Most antidepressants may be ineffective for children, adolescents

Most commonly-prescribed antidepressants may be ineffective for children and teens.
Most commonly-prescribed antidepressants may be ineffective for children and teens.

Antidepressants may be ineffective for the treatment of major depressive disorder in children and adolescents, according to a study published in The Lancet.

Of the 14 antidepressants included in the study, only fluoxetine was more effective than placebo for lessening the symptoms of depression. Venlafaxine was associated with an increased risk of suicidal thoughts and attempts compared with placebo and 5 other antidepressants.

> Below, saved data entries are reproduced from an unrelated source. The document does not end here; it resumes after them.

### flow/config.mk
export PLATFORM = sky130hd
export DESIGN_NAME = midi_freq_lut
export DESIGN_NICKNAME = midi_freq_lut
export VERILOG_FILES = /design/flow/design.v
export SDC_FILE = /design/flow/constraint.sdc
export NUM_CORES = 4
export LEC_CHECK = 1
export CORE_UTILIZATION = 30
### flow/constraint.sdc
current_design midi_freq_lut

set clk_period 2.9
set clk_io_pct 0.2

create_clock -name clk0 -period $clk_period

set non_clock_inputs [all_inputs -no_clocks]
set_input_delay [expr $clk_period * $clk_io_pct] -clock clk0 $non_clock_inputs
set_output_delay [expr $clk_period * $clk_io_pct] -clock clk0 [all_outputs]
### flow/design.v
module midi_freq_lut (
    input [6:0] note,
    output reg [23:0] frequency_x1000
);
    always @(*) begin
        case (note)
            7'd0: frequency_x1000 = 24'd8176;
            7'd1: frequency_x1000 = 24'd8662;
            7'd2: frequency_x1000 = 24'd9177;
            7'd3: frequency_x1000 = 24'd9723;
            7'd4: frequency_x1000 = 24'd10301;
            7'd5: frequency_x1000 = 24'd10913;
            7'd6: frequency_x1000 = 24'd11562;
            7'd7: frequency_x1000 = 24'd12250;
            7'd8: frequency_x1000 = 24'd12978;
            7'd9: frequency_x1000 = 24'd13750;
            7'd10: frequency_x1000 = 24'd14568;
            7'd11: frequency_x1000 = 24'd15434;
            7'd12: frequency_x1000 = 24'd16352;
            7'd13: frequency_x1000 = 24'd17324;
            7'd14: frequency_x1000 = 24'd18354;
            7'd15: frequency_x1000 = 24'd19445;
            7'd16: frequency_x1000 = 24'd20602;
            7'd17: frequency_x1000 = 24'd21827;
            7'd18: frequency_x1000 = 24'd23125;
            7'd19: frequency_x1000 = 24'd24500;
            7'd20: frequency_x1000 = 24'd25957;
            7'd21: frequency_x1000 = 24'd27500;
            7'd22: frequency_x1000 = 24'd29135;
            7'd23: frequency_x1000 = 24'd30868;
            7'd24: frequency_x1000 = 24'd32703;
            7'd25: frequency_x1000 = 24'd34648;
            7'd26: frequency_x1000 = 24'd36708;
            7'd27: frequency_x1000 = 24'd38891;
            7'd28: frequency_x1000 = 24'd41203;
            7'd29: frequency_x1000 = 24'd43654;
            7'd30: frequency_x1000 = 24'd46249;
            7'd31: frequency_x1000 = 24'd48999;
            7'd32: frequency_x1000 = 24'd51913;
            7'd33: frequency_x1000 = 24'd55000;
            7'd34: frequency_x1000 = 24'd58270;
            7'd35: frequency_x1000 = 24'd61735;
            7'd36: frequency_x1000 = 24'd65406;
            7'd37: frequency_x1000 = 24'd69296;
            7'd38: frequency_x1000 = 24'd73416;
            7'd39: frequency_x1000 = 24'd77782;
            7'd40: frequency_x1000 = 24'd82407;
            7'd41: frequency_x1000 = 24'd87307;
            7'd42: frequency_x1000 = 24'd92499;
            7'd43: frequency_x1000 = 24'd97999;
            7'd44: frequency_x1000 = 24'd103826;
            7'd45: frequency_x1000 = 24'd110000;
            7'd46: frequency_x1000 = 24'd116541;
            7'd47: frequency_x1000 = 24'd123471;
            7'd48: frequency_x1000 = 24'd130813;
            7'd49: frequency_x1000 = 24'd138591;
            7'd50: frequency_x1000 = 24'd146832;
            7'd51: frequency_x1000 = 24'd155563;
            7'd52: frequency_x1000 = 24'd164814;
            7'd53: frequency_x1000 = 24'd174614;
            7'd54: frequency_x1000 = 24'd184997;
            7'd55: frequency_x1000 = 24'd195998;
            7'd56: frequency_x1000 = 24'd207652;
            7'd57: frequency_x1000 = 24'd220000;
            7'd58: frequency_x1000 = 24'd233082;
            7'd59: frequency_x1000 = 24'd246942;
            7'd60: frequency_x1000 = 24'd261626;
            7'd61: frequency_x1000 = 24'd277183;
            7'd62: frequency_x1000 = 24'd293665;
            7'd63: frequency_x1000 = 24'd311127;
            7'd64: frequency_x1000 = 24'd329628;
            7'd65: frequency_x1000 = 24'd349228;
            7'd66: frequency_x1000 = 24'd369994;
            7'd67: frequency_x1000 = 24'd391995;
            7'd68: frequency_x1000 = 24'd415305;
            7'd69: frequency_x1000 = 24'd440000;
            7'd70: frequency_x1000 = 24'd466164;
            7'd71: frequency_x1000 = 24'd493883;
            7'd72: frequency_x1000 = 24'd523251;
            7'd73: frequency_x1000 = 24'd554365;
            7'd74: frequency_x1000 = 24'd587330;
            7'd75: frequency_x1000 = 24'd622254;
            7'd76: frequency_x1000 = 24'd659255;
            7'd77: frequency_x1000 = 24'd698456;
            7'd78: frequency_x1000 = 24'd739989;
            7'd79: frequency_x1000 = 24'd783991;
            7'd80: frequency_x1000 = 24'd830609;
            7'd81: frequency_x1000 = 24'd880000;
            7'd82: frequency_x1000 = 24'd932328;
            7'd83: frequency_x1000 = 24'd987767;
            7'd84: frequency_x1000 = 24'd1046502;
            7'd85: frequency_x1000 = 24'd1108731;
            7'd86: frequency_x1000 = 24'd1174659;
            7'd87: frequency_x1000 = 24'd1244508;
            7'd88: frequency_x1000 = 24'd1318510;
            7'd89: frequency_x1000 = 24'd1396913;
            7'd90: frequency_x1000 = 24'd1479978;
            7'd91: frequency_x1000 = 24'd1567982;
            7'd92: frequency_x1000 = 24'd1661219;
            7'd93: frequency_x1000 = 24'd1760000;
            7'd94: frequency_x1000 = 24'd1864655;
            7'd95: frequency_x1000 = 24'd1975533;
            7'd96: frequency_x1000 = 24'd2093005;
            7'd97: frequency_x1000 = 24'd2217461;
            7'd98: frequency_x1000 = 24'd2349318;
            7'd99: frequency_x1000 = 24'd2489016;
            7'd100: frequency_x1000 = 24'd2637020;
            7'd101: frequency_x1000 = 24'd2793826;
            7'd102: frequency_x1000 = 24'd2959955;
            7'd103: frequency_x1000 = 24'd3135963;
            7'd104: frequency_x1000 = 24'd3322438;
            7'd105: frequency_x1000 = 24'd3520000;
            7'd106: frequency_x1000 = 24'd3729310;
            7'd107: frequency_x1000 = 24'd3951066;
            7'd108: frequency_x1000 = 24'd4186009;
            7'd109: frequency_x1000 = 24'd4434922;
            7'd110: frequency_x1000 = 24'd4698636;
            7'd111: frequency_x1000 = 24'd4978032;
            7'd112: frequency_x1000 = 24'd5274041;
            7'd113: frequency_x1000 = 24'd5587652;
            7'd114: frequency_x1000 = 24'd5919911;
            7'd115: frequency_x1000 = 24'd6271927;
            7'd116: frequency_x1000 = 24'd6644875;
            7'd117: frequency_x1000 = 24'd7040000;
            7'd118: frequency_x1000 = 24'd7458620;
            7'd119: frequency_x1000 = 24'd7902133;
            7'd120: frequency_x1000 = 24'd8372018;
            7'd121: frequency_x1000 = 24'd8869844;
            7'd122: frequency_x1000 = 24'd9397273;
            7'd123: frequency_x1000 = 24'd9956063;
            7'd124: frequency_x1000 = 24'd10548082;
            7'd125: frequency_x1000 = 24'd11175303;
            7'd126: frequency_x1000 = 24'd11839822;
            7'd127: frequency_x1000 = 24'd12543854;
            default: frequency_x1000 = 24'd0;
        endcase
    end
endmodule
### flow/run.sh
#!/bin/bash
# OpenROAD 26Q1-2900-gdf79404cd8, Yosys 0.63+post, stock flow scripts
make -C /OpenROAD-flow-scripts/flow DESIGN_CONFIG=/design/flow/config.mk WORK_HOME=/design/flow/orfs finish
==> flow_metrics.tcl <==
# implementation run metrics
set metrics [dict create \
    status "finished with violations" \
    violations "setup timing" \
    num_rows 35 \
    wl_um 17800 \
    vdd_ir_drop_max_uv 92.8 \
    power.internal_uw 562 \
    core-area_um2 9420 \
    postSynthCellCount 463 \
    drive_gt1_share_pct 53.6 \
    synth_seq_share_pct 0 \
    finalPower_uw 1080 \
    grt_pass1_wl_um 26800 \
    p_comb_share_pct 100.0 \
    viasPerCell 5.89 \
    crit_family "buffers and inverters" \
    ys_types 70 \
    rsz0062_at_grt "yes" \
    route.detailed.drc 0 \
    syn-cell-area_um2 2970 \
    diodes 0 \
    globalplace.congestion 1.04 \
    crit_arrival_ns 2.44 \
    worstMarginPinSlew_ns 0.467 \
    fin_setup_tns_ns -0.298 \
    p_per_area_nw_per_um2 187 \
    dp_hpwl_um 13500 \
    min_period_over_period_pct 104 \
    cp_slowest_cell "mux4_2" \
    setup_violations 7 \
    grt_pass1_vias 4392 \
    hold_viol 0 \
    fmax_ghz 0.331 \
    ys_cells 463 \
    p_switching_uw 520 \
    vias 4682 \
    n_sequential_cell 0 \
    numPortBuffers 31 \
    path_max_fanout 4 \
    cp_cell_sequence "buf_12 > inv_6 > buf_6 > ha_4 > buf_6 > buf_4 > o21a_1 > a21oi_4 > buf_6 > mux2i_1 > mux4_2 > buf_2" \
    end_kind "primary output" \
    top_area_cell "o211ai_1" \
    grt_overflow 0 \
    avgRoutedWirePerCell_um 22.4 \
    avgSynthCellArea_um2 6.41 \
    dieArea_um2 10300 \
    setup_ws_ns -0.120 \
    sw_frac_of_total_pct 48.0 \
    fillCellCount 831 \
    netlist.area_leader.share_pct 6.33 \
    ff_latch_area_um2 0 \
    path_buffers 7 \
    grt_util_all_layers_pct 36.2 \
    first_pass_iters 5 \
    power_frac_seq_pct 0 \
    finalNonFillerCells 795 \
    period_minus_slack_ns 3.02 \
    cts_hold_buffers 0 \
    start_kind "input port" \
    max_slew_margin_pct 68.5 \
    drtAntennaViolNets 0 \
    synth_warnings 1 \
    area_leaders "o211ai_1, nor2_1, a21oi_1, o21ai_0, ha_1" \
    area_delta_synth_final_pct 94.9 \
    die_y_um 101 \
    io_pins 31 \
    drv_slew 0 \
    slowest_delay_ns 0.45 \
    leakage_uw 0.00253 \
    nClkBuffers 0 \
    post-place-cells 756 \
    initCoreUtil_pct 31.5 \
    hold_path.class "input port to primary output" \
    top_cells_by_count "nor2_1, nand2_1, a21oi_1" \
    synthMostInstantiatedCell "nor2_1" \
    path_class "input port to primary output" \
    maxCapViolations 0 \
    log.warning_count 44 \
    first_iter_violations 281 \
    cpMostUsedCell "buf_6" \
    pwr-share-clk_pct 0 \
    grt_max_degree 28 \
    antenna_found_initial 0 \
    die_width_um 101 \
    required_ns 2.32 \
    yosys-stat-area_um2 2970 \
]
worst paths after layout:
check / from / endpoint / slack, ns / cells after the start
worst max-delay path: note[0] / frequency_x1000[13] / -0.12 / 12
worst min-delay path: note[3] / frequency_x1000[1] / 1.86 / 6
power groups by stage:
stage | logic, µW | registers (µW) | clock network [µW]
final | 1080 | 0 | 0
after global routing | 1150 | 0 | 0
after CTS | 1020 | 0 | 0
routing by layer:
| layer | part of all wire, % | wire length, µm | track usage [%] |
|---|---|---|---|
| met5 | 0 | 0 | 0 |
| met4 | 3.8 | 679 | 11.9 |
| met1 | 44 | 7850 | 51.2 |
| met2 | 43 | 7740 | 55.4 |
| met3 | 8.8 | 1570 | 7.21 |
stage by stage:
step | utilization, % | setup WS, ns | hold slack (ns) | cell area, µm²
4_1_cts | 58.9 | -0.131 | 1.96 | 5550
5_1_grt | 61.4 | -0.123 | 1.89 | 5780
2_1_floorplan | - | 0.00139 | 1.32 | 3010
6_report | 61.4 | -0.120 | 1.86 | 5780
3_3_place_gp | 49.4 | -0.974 | 2.08 | 4650
3_5_place_dp | 49.4 | -0.959 | 2.08 | 4650
layout by cell type, fill, tap and decap left out, drive strengths merged, types with 8 or more instances in the layout:
cell,count
buf,232
nor2,48
nand2,39
o21ai,39
a21oi,37
o211ai,25
nand2b,20
nor2b,14
ha,13
nand3,11
nor3,11
mux2i,10
a31oi,10
a211oi,10
dlygate4sd2,8
inv,8
final cells by class:
cell class                      count  area [µm²]  area share, %
Inverter                            8        47.5          0.822
Multi-Input combinational cell    400        3270           56.5
Tap cell                          129         161           2.79
Timing Repair Buffer              258        2300           39.8
logic make-up after synthesis:
group | count (synthesis) | share of synthesized area (%)
AND-OR/OR-AND | 193 | 45.5
AND/OR/NAND/NOR | 176 | 29.4
buffers and inverters | 63 | 11.0
multiplexers | 18 | 8.56
adder cells (fa/ha/maj) | 13 | 5.48
repair_timing:
action	in CTS	in global routing
buffers inserted	27	9
cloned	5	0
endpoints found under the setup margin	24	20
pin swaps	43	44
gates resized	173	60
No activity file was given, so power comes from the tool's default toggle rates.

“The balance of risks and benefits of antidepressants for the treatment of major depression does not seem to offer a clear advantage in children and teenagers, with probably only the exception of fluoxetine. We recommend that children and adolescents taking antidepressants should be monitored closely, regardless of the antidepressant chosen, particularly at the beginning of treatment,” said researcher Peng Xie, MD, of the First Affiliated Hospital of Chongqing Medical University, in Chongqing, China.

The meta-analysis of 34 trials included 5,260 participants and 14 antidepressants. The antidepressants included were amitriptyline, citalopram, clomipramine, desipramine, duloxetine, escitalopram, fluoxetine, imipramine, mirtazapine, nefazodone, nortriptyline, paroxetine, sertraline, and venlafaxine.

Fluoxetine was the only antidepressant that was significantly more effective than placebo. Fluoxetine was more tolerable compared with duloxetine (odds ratio [OR], 0.31) and imipramine (OR, 0.23). Patients who were given imipramine, venlafaxine, and duloxetine were more likely to discontinue treatment due to adverse events compared with those given placebo (OR, 5.49, 3.19, and 2.80, respectively).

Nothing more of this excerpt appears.